3.5. Compliance and enforcement
HC׳s
approach to compliance and enforcement is progressive in nature. It
consists of a model based on four main principles: 1) high risk
incidents addressed in a timely manner; 2) proactive compliance
monitoring for low risk trends; 3) transparency of compliance status;
and 4) communications to build consumer demand for compliant products.
4. Aligning oversight of products of similar risk
4.1. Background
In
2013, the NNHPD expanded the scope of products over which they have
regulatory authority to include other non-prescription product lines,
including OTC drugs and disinfectants.
This
transition created a single federal division responsible for all OTC
health products; natural or otherwise. As a result of this transition, a
number of benefits are being realized with respect to government
efficiency, clarity for industry, support for new innovations and
consolidated government interactions with the Canadian market.

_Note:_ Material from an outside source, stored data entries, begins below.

===== config.mk =====
export PLATFORM = sky130hd
export DESIGN_NAME = divider
export DESIGN_NICKNAME = d
export VERILOG_FILES = /design/src/rtl/divider_pkg.sv /design/src/rtl/divider_step.sv /design/src/rtl/divider.sv
export SDC_FILE = /design/constraint.sdc
export NUM_CORES = 1
export LEC_CHECK = 0
export CAP_MARGIN = 25
export CORE_AREA = 2 2 117 96
export CTS_CLUSTER_DIAMETER = 60
export DETAILED_ROUTE_END_ITERATION = 6
export DIE_AREA = 0 0 119 98
export PLACE_DENSITY = 0.89
export SLEW_MARGIN = 20
export SYNTH_ARGS = -nofsm -noshare
export SYNTH_HDL_FRONTEND = slang
export SYNTH_SLANG_ARGS = --single-unit
export TNS_END_PERCENT = 20

===== constraint.sdc =====
create_clock -name clk -period 7.3 [get_ports clk]
set_input_delay 1.46 -clock clk [delete_from_list [all_inputs] [get_ports clk]]
set_output_delay 1.46 -clock clk [all_outputs]
set_load 0.02 [all_outputs]

===== src/rtl/divider_pkg.sv =====
// Shared definitions for the iterative restoring divider: FSM state encoding
// and the default datapath width.
package divider_pkg;

    localparam int WORD_WIDTH = 16;

    typedef enum logic [1:0] {
        DIV_IDLE = 2'd0,
        DIV_CALC = 2'd1,
        DIV_DONE = 2'd2
    } div_state_e;

endpackage


===== src/rtl/divider_step.sv =====
// One combinational radix-2 restoring iteration: shift the next dividend bit
// into the partial remainder and subtract the divisor magnitude if it fits.
module divider_step #(
    parameter int WIDTH = 16
) (
    input  logic [WIDTH-1:0] rem,
    input  logic [WIDTH-1:0] divisor_mag,
    input  logic             next_bit,
    output logic [WIDTH-1:0] new_rem,
    output logic             q_bit
);

    logic [WIDTH:0] shifted_s;

    // The incoming remainder is always below divisor_mag, so after the
    // subtract (or without it) the result fits back into WIDTH bits.
    always_comb begin
        shifted_s = {rem, next_bit};
        if (shifted_s >= {1'b0, divisor_mag}) begin
            q_bit   = 1'b1;
            new_rem = WIDTH'(shifted_s - {1'b0, divisor_mag});
        end else begin
            q_bit   = 1'b0;
            new_rem = shifted_s[WIDTH-1:0];
        end
    end

endmodule
--- src/rtl/wind_tx_pkg.sv ---
// Shared constants, FSM encoding and sample payload for the wind telemetry transmitter.
package wind_tx_pkg;

    localparam int unsigned FRAME_LEN = 11;
    localparam int unsigned IDX_W     = 4;
    localparam int unsigned SAMPLE_W  = 16;

    localparam int unsigned IDX_SYNC = 0;
    localparam int unsigned IDX_SEQ  = 1;
    localparam int unsigned IDX_CHK  = 10;

    typedef enum logic [1:0] {
        IDLE  = 2'd0,
        SEND  = 2'd1,
        GUARD = 2'd2
    } tx_state_t;

    // Samples frozen at frame start.
    typedef struct packed {
        logic [SAMPLE_W-1:0] windspeed;
        logic [SAMPLE_W-1:0] windangle;
        logic [SAMPLE_W-1:0] speed_x;
        logic [SAMPLE_W-1:0] speed_y;
    } sample_t;

endpackage
<file path="config.mk">
export PLATFORM = sky130hd
export DESIGN_NAME = div32
export DESIGN_NICKNAME = d
export VERILOG_FILES = /design/src/rtl/div32.sv
export SDC_FILE = /design/constraint.sdc
export NUM_CORES = 1
export LEC_CHECK = 0
export ABC_AREA = 0
export BUFFER_PORTS_ARGS = -buffer_cell sky130_fd_sc_hd__buf_4
export CORE_MARGIN = 2
export CORE_UTILIZATION = 58
export DETAILED_ROUTE_END_ITERATION = 10
export GPL_ROUTABILITY_DRIVEN = 0
export GPL_TIMING_DRIVEN = 0
export PLACE_DENSITY = 0.92
export SLEW_MARGIN = 15
export SYNTH_ARGS = -nofsm -noshare
export SYNTH_HDL_FRONTEND = slang
export SYNTH_SLANG_ARGS = --single-unit
</file>
<file path="constraint.sdc">
create_clock -name clk -period 4 [get_ports clk]
set_input_delay 0.2 -clock clk [delete_from_list [all_inputs] [get_ports clk]]
set_output_delay 0.2 -clock clk [all_outputs]
set_load 0.01 [all_outputs]
</file>
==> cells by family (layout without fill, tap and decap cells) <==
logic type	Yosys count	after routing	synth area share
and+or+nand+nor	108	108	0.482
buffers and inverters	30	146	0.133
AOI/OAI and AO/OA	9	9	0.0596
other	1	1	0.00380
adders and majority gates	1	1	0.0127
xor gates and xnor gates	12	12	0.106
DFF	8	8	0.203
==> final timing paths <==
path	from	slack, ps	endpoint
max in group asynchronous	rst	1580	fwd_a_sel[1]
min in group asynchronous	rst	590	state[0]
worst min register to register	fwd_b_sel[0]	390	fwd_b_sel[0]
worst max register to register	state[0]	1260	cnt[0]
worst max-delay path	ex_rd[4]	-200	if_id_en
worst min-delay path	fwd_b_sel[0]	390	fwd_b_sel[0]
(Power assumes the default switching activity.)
<file path="src/rtl/axis_patgen_pkg.sv">
// Shared definitions for the AXI4-Stream pattern generator:
// data-mode encodings, FSM state constants and Galois LFSR tap masks.
package axis_patgen_pkg;

    // Payload selection, as driven on cfg_mode
    typedef enum logic [1:0] {
        MODE_CNT   = 2'd0,
        MODE_LFSR  = 2'd1,
        MODE_CONST = 2'd2,
        MODE_WALK  = 2'd3
    } patgen_mode_e;

    // Generator FSM states (IDLE / SEND / GAP)
    localparam logic [1:0] ST_IDLE = 2'd0;
    localparam logic [1:0] ST_SEND = 2'd1;
    localparam logic [1:0] ST_GAP  = 2'd2;

    // Widest LFSR the tap helper can describe
    localparam int LFSR_MAX_W = 256;

    // Right-shifting Galois tap mask for a w-bit LFSR. The listed widths use
    // maximal-length polynomials; any other width falls back to the two top
    // bits, which still cycles but is not guaranteed to be maximal length.
    function automatic logic [LFSR_MAX_W-1:0] lfsr_taps(input int w);
        logic [LFSR_MAX_W-1:0] t;
        t = '0;
        case (w)
            16:      t[15:0] = 16'hB400;
            24:      t[23:0] = 24'hE1_0000;
            32:      t[31:0] = 32'h8020_0003;
            64:      t[63:0] = 64'hD800_0000_0000_0000;
            default: begin
                t[w-1] = 1'b1;
                t[w-2] = 1'b1;
            end
        endcase
        return t;
    endfunction

endpackage

</file>
<file path="src/rtl/axis_pattern_gen_if.sv">
// AXI4-Stream bus bundle used between the pattern generator and its sink.
// DATA_W / USER_W must match the parameters of the generator it is bound to.
interface axis_pattern_gen_if #(
    parameter int DATA_W = 32,
    parameter int USER_W = 1
);
    localparam int KEEP_W = DATA_W / 8;

    logic              tvalid;
    logic              tready;
    logic [DATA_W-1:0] tdata;
    logic [KEEP_W-1:0] tkeep;
    logic              tlast;
    logic [USER_W-1:0] tuser;

    modport master (output tvalid, tdata, tkeep, tlast, tuser, input  tready);
    modport slave  (input  tvalid, tdata, tkeep, tlast, tuser, output tready);
endinterface

</file>
<file path="src/rtl/axis_patgen_lfsr.sv">
// Galois LFSR (right-shifting) with synchronous seed load and advance enable.
// Load has priority over advance so a restart always begins at the seed.
module axis_patgen_lfsr
    import axis_patgen_pkg::*;
#(
    parameter int               WIDTH = 32,
    parameter logic [WIDTH-1:0] SEED  = WIDTH'(1)
) (
    input  logic             clk,
    input  logic             srst,
    input  logic             i_load,
    input  logic             i_adv,
    output logic [WIDTH-1:0] o_state
);
    localparam logic [WIDTH-1:0] TAPS = WIDTH'(lfsr_taps(WIDTH));

    logic [WIDTH-1:0] r_state;
    logic [WIDTH-1:0] w_next;

    assign w_next  = (r_state >> 1) ^ (r_state[0] ? TAPS : '0);
    assign o_state = r_state;

    // Seed on reset/restart, step once per accepted beat
    always_ff @(posedge clk) begin
        if (srst || i_load) begin
            r_state <= SEED;
        end else if (i_adv) begin
            r_state <= w_next;
        end
    end
endmodule

</file>
<file path="src/rtl/axis_pattern_gen.sv">
// Configurable AXI4-Stream test-pattern source.
// Modes: counter {frame_id, beat_idx}, LFSR, constant, walking one.
// Run-time frame length, frame count, inter-frame gap, partial last-beat
// TKEEP, start/stop control and SOF on TUSER[0].
// Optional build macro AXIS_PATGEN_STALL_STATS_EN adds stall_cycles and
// max_stall backpressure statistics outputs.
// Payload is a pure function of registered state that only moves on a
// handshake, so it stays stable while the sink stalls.
module axis_pattern_gen
    import axis_patgen_pkg::*;
#(
    parameter int                DATA_W    = 32,
    parameter int                KEEP_W    = DATA_W / 8,
    parameter int                USER_W    = 1,
    parameter int                LEN_W     = 16,
    parameter logic [DATA_W-1:0] LFSR_SEED = DATA_W'(32'hACE1_ACE1)
) (
    input  logic                    aclk,
    input  logic                    areset,
    input  logic                    cfg_start,
    input  logic                    cfg_stop,
    input  logic [1:0]              cfg_mode,
    input  logic [LEN_W-1:0]        cfg_frame_beats,
    input  logic [LEN_W-1:0]        cfg_num_frames,
    input  logic [7:0]              cfg_gap_cycles,
    input  logic [$clog2(KEEP_W):0] cfg_last_keep_bytes,
    input  logic [DATA_W-1:0]       cfg_const,
    axis_pattern_gen_if.master      m_axis,
    output logic                    busy,
    output logic [LEN_W-1:0]        frames_done
`ifdef AXIS_PATGEN_STALL_STATS_EN
    ,
    output logic [31:0]             stall_cycles,
    output logic [15:0]             max_stall
`endif
);
    localparam int HALF_W = DATA_W / 2;
    localparam int KB_W   = $clog2(KEEP_W) + 1;

    logic [1:0]        r_state;
    patgen_mode_e      r_mode;
    logic [LEN_W-1:0]  r_frame_beats;
    logic [LEN_W-1:0]  r_num_frames;
    logic [LEN_W-1:0]  r_beat_idx;
    logic [LEN_W-1:0]  r_frames_done;
    logic [7:0]        r_gap_cycles;
    logic [7:0]        r_gap_cnt;
    logic [KEEP_W-1:0] r_last_keep;
    logic [DATA_W-1:0] r_const;
    logic [DATA_W-1:0] r_walk;
    logic              r_stop_pending;

    logic              w_start;
    logic              w_valid;
    logic              w_hs;
    logic              w_last_beat;
    logic              w_last_hs;
    logic              w_run_over;
    logic [KEEP_W-1:0] w_keep_lo;
    logic [DATA_W-1:0] w_lfsr;
    logic [DATA_W-1:0] w_data;
    logic [HALF_W-1:0] w_cnt_hi;
    logic [HALF_W-1:0] w_cnt_lo;

    // A stop arriving with start wins: the run is never begun
    assign w_start     = (r_state == ST_IDLE) && cfg_start && !cfg_stop;
    assign w_valid     = (r_state == ST_SEND);
    assign w_hs        = w_valid && m_axis.tready;
    assign w_last_beat = (r_beat_idx == r_frame_beats - 1'b1);
    assign w_last_hs   = w_hs && w_last_beat;
    // Run ends after this frame on a pending/arriving stop or the frame limit
    assign w_run_over  = r_stop_pending || cfg_stop ||
                         ((r_num_frames != '0) && (r_frames_done + 1'b1 == r_num_frames));

    // Last-beat byte mask: low N lanes, or all lanes for N==0 / N>KEEP_W
    generate
        for (genvar gi = 0; gi < KEEP_W; gi++) begin : g_keep
            assign w_keep_lo[gi] = (KB_W'(gi) < cfg_last_keep_bytes) ||
                                   (cfg_last_keep_bytes == '0) ||
                                   (cfg_last_keep_bytes > KB_W'(KEEP_W));
        end
    endgenerate

    axis_patgen_lfsr #(
        .WIDTH (DATA_W),
        .SEED  (LFSR_SEED)
    ) u_lfsr (
        .clk     (aclk),
        .srst    (areset),
        .i_load  (w_start),
        .i_adv   (w_hs),
        .o_state (w_lfsr)
    );

    assign w_cnt_hi = HALF_W'(r_frames_done);
    assign w_cnt_lo = HALF_W'(r_beat_idx);

    // Payload selection for the currently presented beat
    always_comb begin
        w_data = '0;
        case (r_mode)
            MODE_CNT:   w_data = {w_cnt_hi, w_cnt_lo};
            MODE_LFSR:  w_data = w_lfsr;
            MODE_CONST: w_data = r_const;
            MODE_WALK:  w_data = r_walk;
            default:    w_data = '0;
        endcase
    end

    assign m_axis.tvalid = w_valid;
    assign m_axis.tdata  = w_valid ? w_data : '0;
    assign m_axis.tlast  = w_valid && w_last_beat;
    assign m_axis.tkeep  = (w_valid && w_last_beat) ? r_last_keep : '1;
    assign m_axis.tuser  = USER_W'(w_valid && (r_beat_idx == '0));
    assign busy          = (r_state != ST_IDLE);
    assign frames_done   = r_frames_done;

    // Run control FSM: frame sequencing, inter-frame gap and stop handling
    always_ff @(posedge aclk) begin
        if (areset) begin
            r_state        <= ST_IDLE;
            r_stop_pending <= 1'b0;
            r_gap_cnt      <= '0;
        end else begin
            case (r_state)
                ST_IDLE: begin
                    r_stop_pending <= 1'b0;
                    if (w_start) begin
                        r_state <= ST_SEND;
                    end
                end
                ST_SEND: begin
                    if (cfg_stop) begin
                        r_stop_pending <= 1'b1;
                    end
                    if (w_last_hs) begin
                        if (w_run_over) begin
                            r_state        <= ST_IDLE;
                            r_stop_pending <= 1'b0;
                        end else if (r_gap_cycles != '0) begin
                            r_state   <= ST_GAP;
                            r_gap_cnt <= r_gap_cycles;
                        end
                    end
                end
                ST_GAP: begin
                    r_gap_cnt <= r_gap_cnt - 8'd1;
                    if (cfg_stop || r_stop_pending) begin
                        r_state        <= ST_IDLE;
                        r_stop_pending <= 1'b0;
                    end else if (r_gap_cnt == 8'd1) begin
                        r_state <= ST_SEND;
                    end
                end
                default: r_state <= ST_IDLE;
            endcase
        end
    end

    // Config capture at start, beat/frame counters and walking-one advance
    always_ff @(posedge aclk) begin
        if (areset) begin
            r_mode        <= MODE_CNT;
            r_frame_beats <= LEN_W'(1);
            r_num_frames  <= '0;
            r_gap_cycles  <= '0;
            r_last_keep   <= '1;
            r_const       <= '0;
            r_beat_idx    <= '0;
            r_frames_done <= '0;
            r_walk        <= DATA_W'(1);
        end else if (w_start) begin
            r_mode        <= patgen_mode_e'(cfg_mode);
            r_frame_beats <= (cfg_frame_beats == '0) ? LEN_W'(1) : cfg_frame_beats;
            r_num_frames  <= cfg_num_frames;
            r_gap_cycles  <= cfg_gap_cycles;
            r_last_keep   <= w_keep_lo;
            r_const       <= cfg_const;
            r_beat_idx    <= '0;
            r_frames_done <= '0;
            r_walk        <= DATA_W'(1);
        end else if (w_hs) begin
            if (w_last_beat) begin
                r_beat_idx    <= '0;
                r_frames_done <= r_frames_done + 1'b1;
                r_walk        <= DATA_W'(1);
            end else begin
                r_beat_idx    <= r_beat_idx + 1'b1;
                r_walk        <= {r_walk[DATA_W-2:0], r_walk[DATA_W-1]};
            end
        end
    end

`ifdef AXIS_PATGEN_STALL_STATS_EN
    logic [31:0] r_stall_cycles;
    logic [15:0] r_cur_stall;
    logic [15:0] r_max_stall;
    logic        w_stall;
    logic [15:0] w_cur_inc;

    assign w_stall      = w_valid && !m_axis.tready;
    assign w_cur_inc    = (r_cur_stall == 16'hFFFF) ? r_cur_stall : r_cur_stall + 16'd1;
    assign stall_cycles = r_stall_cycles;
    assign max_stall    = r_max_stall;

    // Backpressure statistics: total stalled cycles and longest stall run
    always_ff @(posedge aclk) begin
        if (areset || w_start) begin
            r_stall_cycles <= '0;
            r_cur_stall    <= '0;
            r_max_stall    <= '0;
        end else if (w_stall) begin
            r_stall_cycles <= r_stall_cycles + 32'd1;
            r_cur_stall    <= w_cur_inc;
            if (w_cur_inc > r_max_stall) begin
                r_max_stall <= w_cur_inc;
            end
        end else begin
            r_cur_stall <= '0;
        end
    end
`endif

endmodule

</file>
<file path="src/flat_wrapper.sv">
// flat-port wrapper written by rule: the top's interface ports become plain ports
module axis_pattern_gen_flat import axis_patgen_pkg::*;
#(
    parameter int                DATA_W    = 32,
    parameter int                KEEP_W    = DATA_W / 8,
    parameter int                USER_W    = 1,
    parameter int                LEN_W     = 16,
    parameter logic [DATA_W-1:0] LFSR_SEED = DATA_W'(32'hACE1_ACE1)
)
  (aclk, areset, cfg_start, cfg_stop, cfg_mode, cfg_frame_beats, cfg_num_frames, cfg_gap_cycles, cfg_last_keep_bytes, cfg_const, busy, frames_done, m_axis_tvalid, m_axis_tdata, m_axis_tkeep, m_axis_tlast, m_axis_tuser, m_axis_tready);
  axis_pattern_gen_if #(.DATA_W(DATA_W), .USER_W(USER_W)) m_axis_i ();
  input  logic aclk;
  input  logic areset;
  input  logic cfg_start;
  input  logic cfg_stop;
  input  logic [1:0] cfg_mode;
  input  logic [LEN_W-1:0] cfg_frame_beats;
  input  logic [LEN_W-1:0] cfg_num_frames;
  input  logic [7:0] cfg_gap_cycles;
  input  logic [$clog2(KEEP_W):0] cfg_last_keep_bytes;
  input  logic [DATA_W-1:0] cfg_const;
  output logic busy;
  output logic [LEN_W-1:0] frames_done;
  output wire logic [$bits(m_axis_i.tvalid)-1:0] m_axis_tvalid;
  output wire logic [$bits(m_axis_i.tdata)-1:0] m_axis_tdata;
  output wire logic [$bits(m_axis_i.tkeep)-1:0] m_axis_tkeep;
  output wire logic [$bits(m_axis_i.tlast)-1:0] m_axis_tlast;
  output wire logic [$bits(m_axis_i.tuser)-1:0] m_axis_tuser;
  input wire logic [$bits(m_axis_i.tready)-1:0] m_axis_tready;
  assign m_axis_tvalid = m_axis_i.tvalid;
  assign m_axis_tdata = m_axis_i.tdata;
  assign m_axis_tkeep = m_axis_i.tkeep;
  assign m_axis_tlast = m_axis_i.tlast;
  assign m_axis_tuser = m_axis_i.tuser;
  assign m_axis_i.tready = m_axis_tready;
  axis_pattern_gen #(.DATA_W(DATA_W), .KEEP_W(KEEP_W), .USER_W(USER_W), .LEN_W(LEN_W), .LFSR_SEED(LFSR_SEED)) u_core (.aclk(aclk), .areset(areset), .cfg_start(cfg_start), .cfg_stop(cfg_stop), .cfg_mode(cfg_mode), .cfg_frame_beats(cfg_frame_beats), .cfg_num_frames(cfg_num_frames), .cfg_gap_cycles(cfg_gap_cycles), .cfg_last_keep_bytes(cfg_last_keep_bytes), .cfg_const(cfg_const), .m_axis(m_axis_i), .busy(busy), .frames_done(frames_done));
endmodule
</file>
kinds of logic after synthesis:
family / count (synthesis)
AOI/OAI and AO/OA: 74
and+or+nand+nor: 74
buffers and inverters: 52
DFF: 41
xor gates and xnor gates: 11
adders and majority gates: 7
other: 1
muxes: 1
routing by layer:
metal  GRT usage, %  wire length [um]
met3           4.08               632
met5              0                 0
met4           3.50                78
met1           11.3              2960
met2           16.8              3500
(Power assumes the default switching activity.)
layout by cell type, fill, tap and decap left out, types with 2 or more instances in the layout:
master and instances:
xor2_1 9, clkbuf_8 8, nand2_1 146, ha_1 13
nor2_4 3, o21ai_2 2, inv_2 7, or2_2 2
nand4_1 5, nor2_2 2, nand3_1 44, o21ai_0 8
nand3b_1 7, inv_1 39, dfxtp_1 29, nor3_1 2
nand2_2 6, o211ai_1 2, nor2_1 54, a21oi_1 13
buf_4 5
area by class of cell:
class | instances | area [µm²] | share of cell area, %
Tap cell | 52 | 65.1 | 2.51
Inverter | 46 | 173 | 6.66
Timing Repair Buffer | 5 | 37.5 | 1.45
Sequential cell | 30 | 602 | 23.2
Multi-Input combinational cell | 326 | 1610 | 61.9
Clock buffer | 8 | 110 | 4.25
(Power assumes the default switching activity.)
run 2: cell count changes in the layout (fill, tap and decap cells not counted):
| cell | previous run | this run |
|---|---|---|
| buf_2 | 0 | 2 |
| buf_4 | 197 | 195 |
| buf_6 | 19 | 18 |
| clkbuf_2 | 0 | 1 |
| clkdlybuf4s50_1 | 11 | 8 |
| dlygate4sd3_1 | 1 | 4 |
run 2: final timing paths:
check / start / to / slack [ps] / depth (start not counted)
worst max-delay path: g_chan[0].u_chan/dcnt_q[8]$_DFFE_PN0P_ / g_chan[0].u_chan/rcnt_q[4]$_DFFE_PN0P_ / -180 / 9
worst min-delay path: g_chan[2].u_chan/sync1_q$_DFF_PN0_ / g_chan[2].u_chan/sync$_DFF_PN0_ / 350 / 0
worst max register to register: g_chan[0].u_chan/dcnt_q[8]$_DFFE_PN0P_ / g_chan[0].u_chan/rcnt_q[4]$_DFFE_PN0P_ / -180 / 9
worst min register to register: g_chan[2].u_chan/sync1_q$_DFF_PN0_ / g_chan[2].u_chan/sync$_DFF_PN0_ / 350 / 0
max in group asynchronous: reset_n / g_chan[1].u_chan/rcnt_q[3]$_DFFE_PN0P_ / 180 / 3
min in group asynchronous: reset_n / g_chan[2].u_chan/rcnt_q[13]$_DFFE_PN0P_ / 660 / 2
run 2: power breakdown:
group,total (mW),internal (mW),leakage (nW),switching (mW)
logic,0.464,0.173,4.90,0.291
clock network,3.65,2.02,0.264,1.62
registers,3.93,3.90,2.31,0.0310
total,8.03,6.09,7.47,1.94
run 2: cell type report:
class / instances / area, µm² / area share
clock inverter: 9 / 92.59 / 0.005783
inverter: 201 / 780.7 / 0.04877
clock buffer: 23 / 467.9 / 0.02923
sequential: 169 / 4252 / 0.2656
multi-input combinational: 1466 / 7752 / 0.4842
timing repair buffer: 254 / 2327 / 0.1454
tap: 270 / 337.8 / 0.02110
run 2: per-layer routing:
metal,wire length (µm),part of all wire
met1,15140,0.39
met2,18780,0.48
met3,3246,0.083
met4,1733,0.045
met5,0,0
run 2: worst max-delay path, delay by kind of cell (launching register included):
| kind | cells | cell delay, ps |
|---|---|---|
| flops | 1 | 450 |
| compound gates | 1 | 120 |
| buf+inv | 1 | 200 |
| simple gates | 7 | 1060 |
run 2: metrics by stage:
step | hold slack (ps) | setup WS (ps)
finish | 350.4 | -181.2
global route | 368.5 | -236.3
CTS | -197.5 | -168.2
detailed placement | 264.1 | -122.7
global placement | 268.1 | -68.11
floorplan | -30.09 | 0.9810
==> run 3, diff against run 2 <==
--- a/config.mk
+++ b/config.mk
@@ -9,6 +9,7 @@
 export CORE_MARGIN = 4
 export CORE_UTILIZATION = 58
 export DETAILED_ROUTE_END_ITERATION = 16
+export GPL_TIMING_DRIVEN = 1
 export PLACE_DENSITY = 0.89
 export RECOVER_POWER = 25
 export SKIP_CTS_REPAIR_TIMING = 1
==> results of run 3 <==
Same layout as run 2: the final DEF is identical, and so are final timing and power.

4.2. Impacts of this alignment
For
Canadians, this alignment is leading to a harmonized approach for what
appears on product labels and improved access to innovative products. It
will also lead to more comprehensive information to support informed
product purchase decisions.
For
the health care system and industry, this will provide a regulator that
aligns with how industry, the practice of medicine, and the market are
organized. It will also lead to consistency and efficiency in decision
making, as well as streamlined and consolidated government interactions.
For
HC, this alignment will provide fewer operational interfaces with other
program areas and clearer accountabilities. It will lead to harmonized
requirements and approaches to product authorizations and labeling, in
addition to a consolidation of expertise in product authorization.
4.3. Consumer health product framework
HC
is working on a vision for Regulatory Modernization. Part of this
vision includes the creation of a Consumer Health Product Framework. The
Framework offers a coordinated, proportional approach to benefit, harm
and uncertainty management of similar products. It distinguishes
oversight applied to natural and non-prescription products from that
applied to prescription products. It modernizes oversight as much as
possible within existing regulatory authorities and offers flexibility
to validate key operational concepts in preparation for later regulatory
change (Health Canada 2012a).
5. Conclusion
Going
forward, the vision of regulating OTC health products including NHPs in
Canada is to ensure that the federal regulatory scheme is designed to
respond to future trends in the field of patient self-care. HC
recognizes that an increasing number of Canadians are using NHPs and
also combining them with other therapies. Canadians have access to
global information about health products and may base their personal
health decisions on this information. The challenge for HC, and our
counterparts in other jurisdictions, will be to design flexible and,
harmonized regulatory approaches to support access to safe, effective
and high-quality products in the future.